WORK REQUEST
Write down exactly the lines of the records below, beginning with the first and ending with the line that includes "expiry discards event.".

------------

===== src/logic/wkd_map.vh =====
// Register map, field layout, reset values and timing constants for the wake detector.
//
// Functional notes
// [RULE_01] Three wake inputs, each separately configured.
// [RULE_02] Rising and falling crossings both reported.
// [RULE_03] Interrupt in normal/stop, wake in sleep/fail-safe.
// [RULE_04] Static always monitored; cyclic only in window.
// [RULE_05] Crossing back before filter expiry discards event.
// [RULE_06] Filter field selects static/cyclic and filter time.
// [RULE_07] Per-pin wake enable written by host.
// [RULE_08] Per-pin wake-source flag, readable any mode.
// [RULE_09] Pin levels readable in normal/stop always.
// [RULE_10] Cyclic sense shows level sampled in window.
// [RULE_11] Failure-output wake inputs: fixed 16 us, own status.
// [RULE_12] Bias field: none, pull-down, pull-up, automatic.
// [RULE_13] Automatic bias follows detected input level.
// [RULE_14] Measurement bit gates inputs one and two; the code gates them only in normal mode.
// [RULE_15] Synchronise comparators; count filter in clock cycles.
`ifndef WKD_MAP_VH
`define WKD_MAP_VH

// ----------------------------------------------------------------------------
// Register offsets
// ----------------------------------------------------------------------------
`define WKD_OFF_WAKE_EN 12'h000
`define WKD_OFF_BIAS 12'h004
`define WKD_OFF_FILTER 12'h008
`define WKD_OFF_SOURCE 12'h00c
`define WKD_OFF_LEVEL 12'h010
`define WKD_OFF_ALT_STAT 12'h014
`define WKD_OFF_MISC 12'h018
`define WKD_OFF_IRQ_STAT 12'h01c
`define WKD_OFF_IRQ_MASK 12'h020

// ----------------------------------------------------------------------------
// Fields and reset values
// ----------------------------------------------------------------------------
`define WKD_MISC_MEAS_BIT 0
`define WKD_MISC_FO_LSB 1
`define WKD_RST_WAKE_EN 3'h0
`define WKD_RST_BIAS 6'h00
`define WKD_RST_FILTER 6'h00
`define WKD_RST_MISC 3'h0
`define WKD_RST_IRQ_MASK 5'h00
`define WKD_BIAS_NONE 2'h0
`define WKD_BIAS_DOWN 2'h1
`define WKD_BIAS_UP 2'h2
`define WKD_BIAS_AUTO 2'h3
`define WKD_FLT_STATIC_SHORT 2'h0
`define WKD_FLT_STATIC_LONG 2'h1
`define WKD_FLT_CYCLIC_T1 2'h2
`define WKD_FLT_CYCLIC_T2 2'h3
`define WKD_MODE_NORMAL 2'h0
`define WKD_MODE_STOP 2'h1
`define WKD_MODE_SLEEP 2'h2
`define WKD_MODE_FAILSAFE 2'h3

// ----------------------------------------------------------------------------
// Timing
// ----------------------------------------------------------------------------
`define WKD_CLK_PERIOD_PS 4000
`define WKD_FILT_SHORT_NS 16000
`define WKD_FILT_LONG_NS 64000
`define WKD_FILT_SHORT_CYC (`WKD_FILT_SHORT_NS * 1000 / `WKD_CLK_PERIOD_PS)
`define WKD_FILT_LONG_CYC (`WKD_FILT_LONG_NS * 1000 / `WKD_CLK_PERIOD_PS)

`endif


===== src/logic/wkd_input_filter.v =====
// Synchroniser and glitch filter for one wake comparator output.
`timescale 1ns/1ps
`default_nettype none

module wkd_input_filter #(
    parameter CNT_W = 16,
    parameter [CNT_W-1:0] SHORT_CYC = 16'd4000,
    parameter [CNT_W-1:0] LONG_CYC = 16'd16000
) (
    input wire pclk,
    input wire presetn,
    input wire pin_in,
    input wire active,
    input wire long_sel,
    output wire lvl_sync,
    output reg lvl_stable,
    output reg edge_evt
);

    reg sync_a;
    reg sync_b;
    reg [CNT_W-1:0] cnt;
    wire [CNT_W-1:0] limit;

    assign lvl_sync = sync_b;
    assign limit = long_sel ? LONG_CYC : SHORT_CYC;

    // ------------------------------------------------------------------------
    // Synchroniser
    // ------------------------------------------------------------------------
    always @(posedge pclk or negedge presetn)
    begin
        if (!presetn)
        begin
            sync_a <= 1'b0;
            sync_b <= 1'b0;
        end
        else
        begin
            sync_a <= pin_in; // RULE_15
            sync_b <= sync_a;
        end
    end

    // ------------------------------------------------------------------------
    // Filter
    // ------------------------------------------------------------------------
    // Outside the active window the count restarts, so a cyclic input must
    // stay changed for a whole filter time inside one window.
    always @(posedge pclk or negedge presetn)
    begin
        if (!presetn)
        begin
            cnt <= {CNT_W{1'b0}};
            lvl_stable <= 1'b0;
            edge_evt <= 1'b0;
        end
        else
        begin
            edge_evt <= 1'b0;
            if (!active || sync_b == lvl_stable)
            begin
                cnt <= {CNT_W{1'b0}}; // RULE_04 RULE_05
            end
            else if (cnt >= limit - 1'b1)
            begin
                cnt <= {CNT_W{1'b0}};
                lvl_stable <= sync_b;
                edge_evt <= 1'b1; // RULE_02
            end
            else
            begin
                cnt <= cnt + 1'b1; // RULE_15
            end
        end
    end

endmodule

`default_nettype wire


===== src/logic/wkd_wake_detector.v =====
// Wake input detector with APB register access and interrupt.
`timescale 1ns/1ps
`default_nettype none
`include "wkd_map.vh"

module wkd_wake_detector #(
    parameter [15:0] FILT_SHORT_CYC = `WKD_FILT_SHORT_CYC,
    parameter [15:0] FILT_LONG_CYC = `WKD_FILT_LONG_CYC
) (
    input wire pclk,
    input wire presetn,
    input wire psel,
    input wire penable,
    input wire pwrite,
    input wire [11:0] paddr,
    input wire [31:0] pwdata,
    output reg [31:0] prdata,
    output reg pready,
    output reg pslverr,
    input wire [2:0] wake_pin,
    input wire [1:0] fo_pin,
    input wire [1:0] dev_mode,
    input wire timer_one_on,
    input wire timer_two_on,
    output wire [2:0] pull_up_en,
    output wire [2:0] pull_down_en,
    output wire meas_switch,
    output reg wake_req,
    output wire irq
);

    // ------------------------------------------------------------------------
    // Functions
    // ------------------------------------------------------------------------
    // Sticky clear-by-one; a new event in the clearing cycle stays set.
    function [4:0] next_w1c;
        input [4:0] cur;
        input [4:0] clr;
        input [4:0] set;
        begin
            next_w1c = (cur & ~clr) | set;
        end
    endfunction

    // Bias decode: returns {pull_up, pull_down}.
    function [1:0] bias_dec;
        input [1:0] sel;
        input lvl;
        input gate;
        begin
            if (gate)
            begin
                bias_dec = 2'b00;
            end
            else
            begin
                case (sel)
                    `WKD_BIAS_NONE: bias_dec = 2'b00;
                    `WKD_BIAS_DOWN: bias_dec = 2'b01;
                    `WKD_BIAS_UP: bias_dec = 2'b10;
                    `WKD_BIAS_AUTO: bias_dec = lvl ? 2'b10 : 2'b01;
                    default: bias_dec = 2'b00;
                endcase
            end
        end
    endfunction

    // ------------------------------------------------------------------------
    // Registers
    // ------------------------------------------------------------------------
    reg [2:0] wake_enable_ctrl;
    reg [5:0] bias_current_ctrl;
    reg [5:0] detect_filter_ctrl;
    reg [2:0] wake_source_status;
    reg [2:0] pin_level_status;
    reg [1:0] alt_input_wake_status;
    reg [2:0] misc_ctrl;
    reg [4:0] irq_status;
    reg [4:0] irq_mask;

    wire measure_path_enable;
    wire [1:0] fo_wake_en;
    wire mode_awake;
    wire mode_normal;
    wire meas_gate;

    assign measure_path_enable = misc_ctrl[`WKD_MISC_MEAS_BIT];
    assign fo_wake_en = misc_ctrl[`WKD_MISC_FO_LSB+1:`WKD_MISC_FO_LSB];
    assign mode_normal = (dev_mode == `WKD_MODE_NORMAL);
    assign mode_awake = mode_normal || (dev_mode == `WKD_MODE_STOP);
    assign meas_gate = measure_path_enable && mode_normal; // RULE_14
    assign meas_switch = meas_gate;

    // ------------------------------------------------------------------------
    // Input channels: three wake pins, then two failure-output pins
    // ------------------------------------------------------------------------
    wire [4:0] ch_pin;
    wire [4:0] ch_active;
    wire [4:0] ch_long;
    wire [4:0] ch_sync;
    wire [4:0] ch_stable;
    wire [4:0] ch_evt;
    wire [4:0] ch_gate;
    wire [4:0] ch_en;
    wire [2:0] ch_cyclic;

    assign ch_pin = {fo_pin, wake_pin};
    assign ch_gate = {3'b000, meas_gate, meas_gate}; // RULE_14
    assign ch_en = {fo_wake_en, wake_enable_ctrl}; // RULE_07

    genvar g;
    generate
        for (g = 0; g < 3; g = g + 1)
        begin : g_wk
            wire [1:0] fsel;
            wire [1:0] bias;
            assign fsel = detect_filter_ctrl[2*g+1:2*g];
            // RULE_06
            assign ch_cyclic[g] = fsel[1];
            assign ch_long[g] = (fsel == `WKD_FLT_STATIC_LONG);
            assign ch_active[g] = (fsel == `WKD_FLT_CYCLIC_T1) ? timer_one_on :
                (fsel == `WKD_FLT_CYCLIC_T2) ? timer_two_on : 1'b1; // RULE_04
            assign bias = bias_dec(bias_current_ctrl[2*g+1:2*g], ch_stable[g],
                ch_gate[g]); // RULE_12 RULE_13
            assign pull_up_en[g] = bias[1];
            assign pull_down_en[g] = bias[0];
        end
    endgenerate

    // Failure-output inputs run static with the short filter.
    assign ch_active[4:3] = 2'b11; // RULE_11
    assign ch_long[4:3] = 2'b00;

    generate
        for (g = 0; g < 5; g = g + 1)
        begin : g_flt
            wkd_input_filter #(
                .CNT_W(16),
                .SHORT_CYC(FILT_SHORT_CYC),
                .LONG_CYC(FILT_LONG_CYC)
            ) u_flt (
                .pclk(pclk),
                .presetn(presetn),
                .pin_in(ch_pin[g]),
                .active(ch_active[g]),
                .long_sel(ch_long[g]),
                .lvl_sync(ch_sync[g]),
                .lvl_stable(ch_stable[g]),
                .edge_evt(ch_evt[g])
            ); // RULE_01
        end
    endgenerate

    // ------------------------------------------------------------------------
    // Event routing
    // ------------------------------------------------------------------------
    wire [4:0] ev_ok;
    wire [4:0] irq_set;
    wire [2:0] src_set;
    wire [1:0] alt_set;
    wire [2:0] lvl_now;

    assign ev_ok = ch_evt & ch_en & ~ch_gate;
    assign irq_set = mode_awake ? ev_ok : 5'h00; // RULE_03
    assign src_set = ev_ok[2:0]; // RULE_08
    assign alt_set = ev_ok[4:3]; // RULE_11
    // Static sense shows the live level; cyclic sense holds the window sample.
    assign lvl_now = (ch_cyclic & ch_stable[2:0]) | (~ch_cyclic & ch_sync[2:0]); // RULE_10

    always @(posedge pclk or negedge presetn)
    begin
        if (!presetn)
        begin
            wake_req <= 1'b0;
            pin_level_status <= 3'h0;
        end
        else
        begin
            wake_req <= !mode_awake && (|ev_ok); // RULE_03
            if (mode_awake)
            begin
                // Gated inputs keep their last level while measuring.
                pin_level_status <= (pin_level_status & ch_gate[2:0]) |
                    (lvl_now & ~ch_gate[2:0]); // RULE_09 RULE_14
            end
        end
    end

    assign irq = |(irq_status & irq_mask);

    // ------------------------------------------------------------------------
    // APB slave
    // ------------------------------------------------------------------------
    // One wait state: pready rises in the second access cycle, so read data
    // always comes from a flop loaded in the first.
    wire acc;
    wire wr;
    wire [4:0] clr_src;
    wire [4:0] clr_irq;
    reg hit;
    reg [31:0] rd_val;

    assign acc = psel && penable && !pready;
    assign wr = psel && penable && pready && pwrite;
    assign clr_src = (wr && paddr == `WKD_OFF_SOURCE) ? {2'b00, pwdata[2:0]} :
        (wr && paddr == `WKD_OFF_ALT_STAT) ? {pwdata[1:0], 3'b000} : 5'h00;
    assign clr_irq = (wr && paddr == `WKD_OFF_IRQ_STAT) ? pwdata[4:0] : 5'h00;

    always @*
    begin
        hit = 1'b1;
        rd_val = 32'h0000_0000;
        case (paddr)
            `WKD_OFF_WAKE_EN: rd_val[2:0] = wake_enable_ctrl;
            `WKD_OFF_BIAS: rd_val[5:0] = bias_current_ctrl;
            `WKD_OFF_FILTER: rd_val[5:0] = detect_filter_ctrl;
            `WKD_OFF_SOURCE: rd_val[2:0] = wake_source_status;
            `WKD_OFF_LEVEL: rd_val[2:0] = pin_level_status;
            `WKD_OFF_ALT_STAT: rd_val[1:0] = alt_input_wake_status;
            `WKD_OFF_MISC: rd_val[2:0] = misc_ctrl;
            `WKD_OFF_IRQ_STAT: rd_val[4:0] = irq_status;
            `WKD_OFF_IRQ_MASK: rd_val[4:0] = irq_mask;
            default: hit = 1'b0;
        endcase
    end

    always @(posedge pclk or negedge presetn)
    begin
        if (!presetn)
        begin
            pready <= 1'b0;
            pslverr <= 1'b0;
            prdata <= 32'h0000_0000;
        end
        else
        begin
            pready <= acc;
            pslverr <= acc && !hit;
            if (acc && !pwrite)
            begin
                prdata <= rd_val;
            end
        end
    end

    // ------------------------------------------------------------------------
    // Control and status registers
    // ------------------------------------------------------------------------
    always @(posedge pclk or negedge presetn)
    begin
        if (!presetn)
        begin
            wake_enable_ctrl <= `WKD_RST_WAKE_EN;
            bias_current_ctrl <= `WKD_RST_BIAS;
            detect_filter_ctrl <= `WKD_RST_FILTER;
            misc_ctrl <= `WKD_RST_MISC;
            irq_mask <= `WKD_RST_IRQ_MASK;
        end
        else if (wr)
        begin
            case (paddr)
                `WKD_OFF_WAKE_EN: wake_enable_ctrl <= pwdata[2:0]; // RULE_07
                `WKD_OFF_BIAS: bias_current_ctrl <= pwdata[5:0]; // RULE_12
                `WKD_OFF_FILTER: detect_filter_ctrl <= pwdata[5:0]; // RULE_06
                `WKD_OFF_MISC: misc_ctrl <= pwdata[2:0];
                `WKD_OFF_IRQ_MASK: irq_mask <= pwdata[4:0];
                default: misc_ctrl <= misc_ctrl;
            endcase
        end
    end

    wire [4:0] next_src;
    wire [4:0] next_irq;

    assign next_src = next_w1c({alt_input_wake_status, wake_source_status}, clr_src,
        {alt_set, src_set});
    assign next_irq = next_w1c(irq_status, clr_irq, irq_set);

    always @(posedge pclk or negedge presetn)
    begin
        if (!presetn)
        begin
            wake_source_status <= 3'h0;
            alt_input_wake_status <= 2'h0;
            irq_status <= 5'h00;
        end
        else
        begin
            wake_source_status <= next_src[2:0]; // RULE_08
            alt_input_wake_status <= next_src[4:3]; // RULE_11
            irq_status <= next_irq; // RULE_03
        end
    end

endmodule

`default_nettype wire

------------

OUTPUT OF THE EXERCISE
===== src/logic/wkd_map.vh =====
// Register map, field layout, reset values and timing constants for the wake detector.
//
// Functional notes
// [RULE_01] Three wake inputs, each separately configured.
// [RULE_02] Rising and falling crossings both reported.
// [RULE_03] Interrupt in normal/stop, wake in sleep/fail-safe.
// [RULE_04] Static always monitored; cyclic only in window.
// [RULE_05] Crossing back before filter expiry discards event.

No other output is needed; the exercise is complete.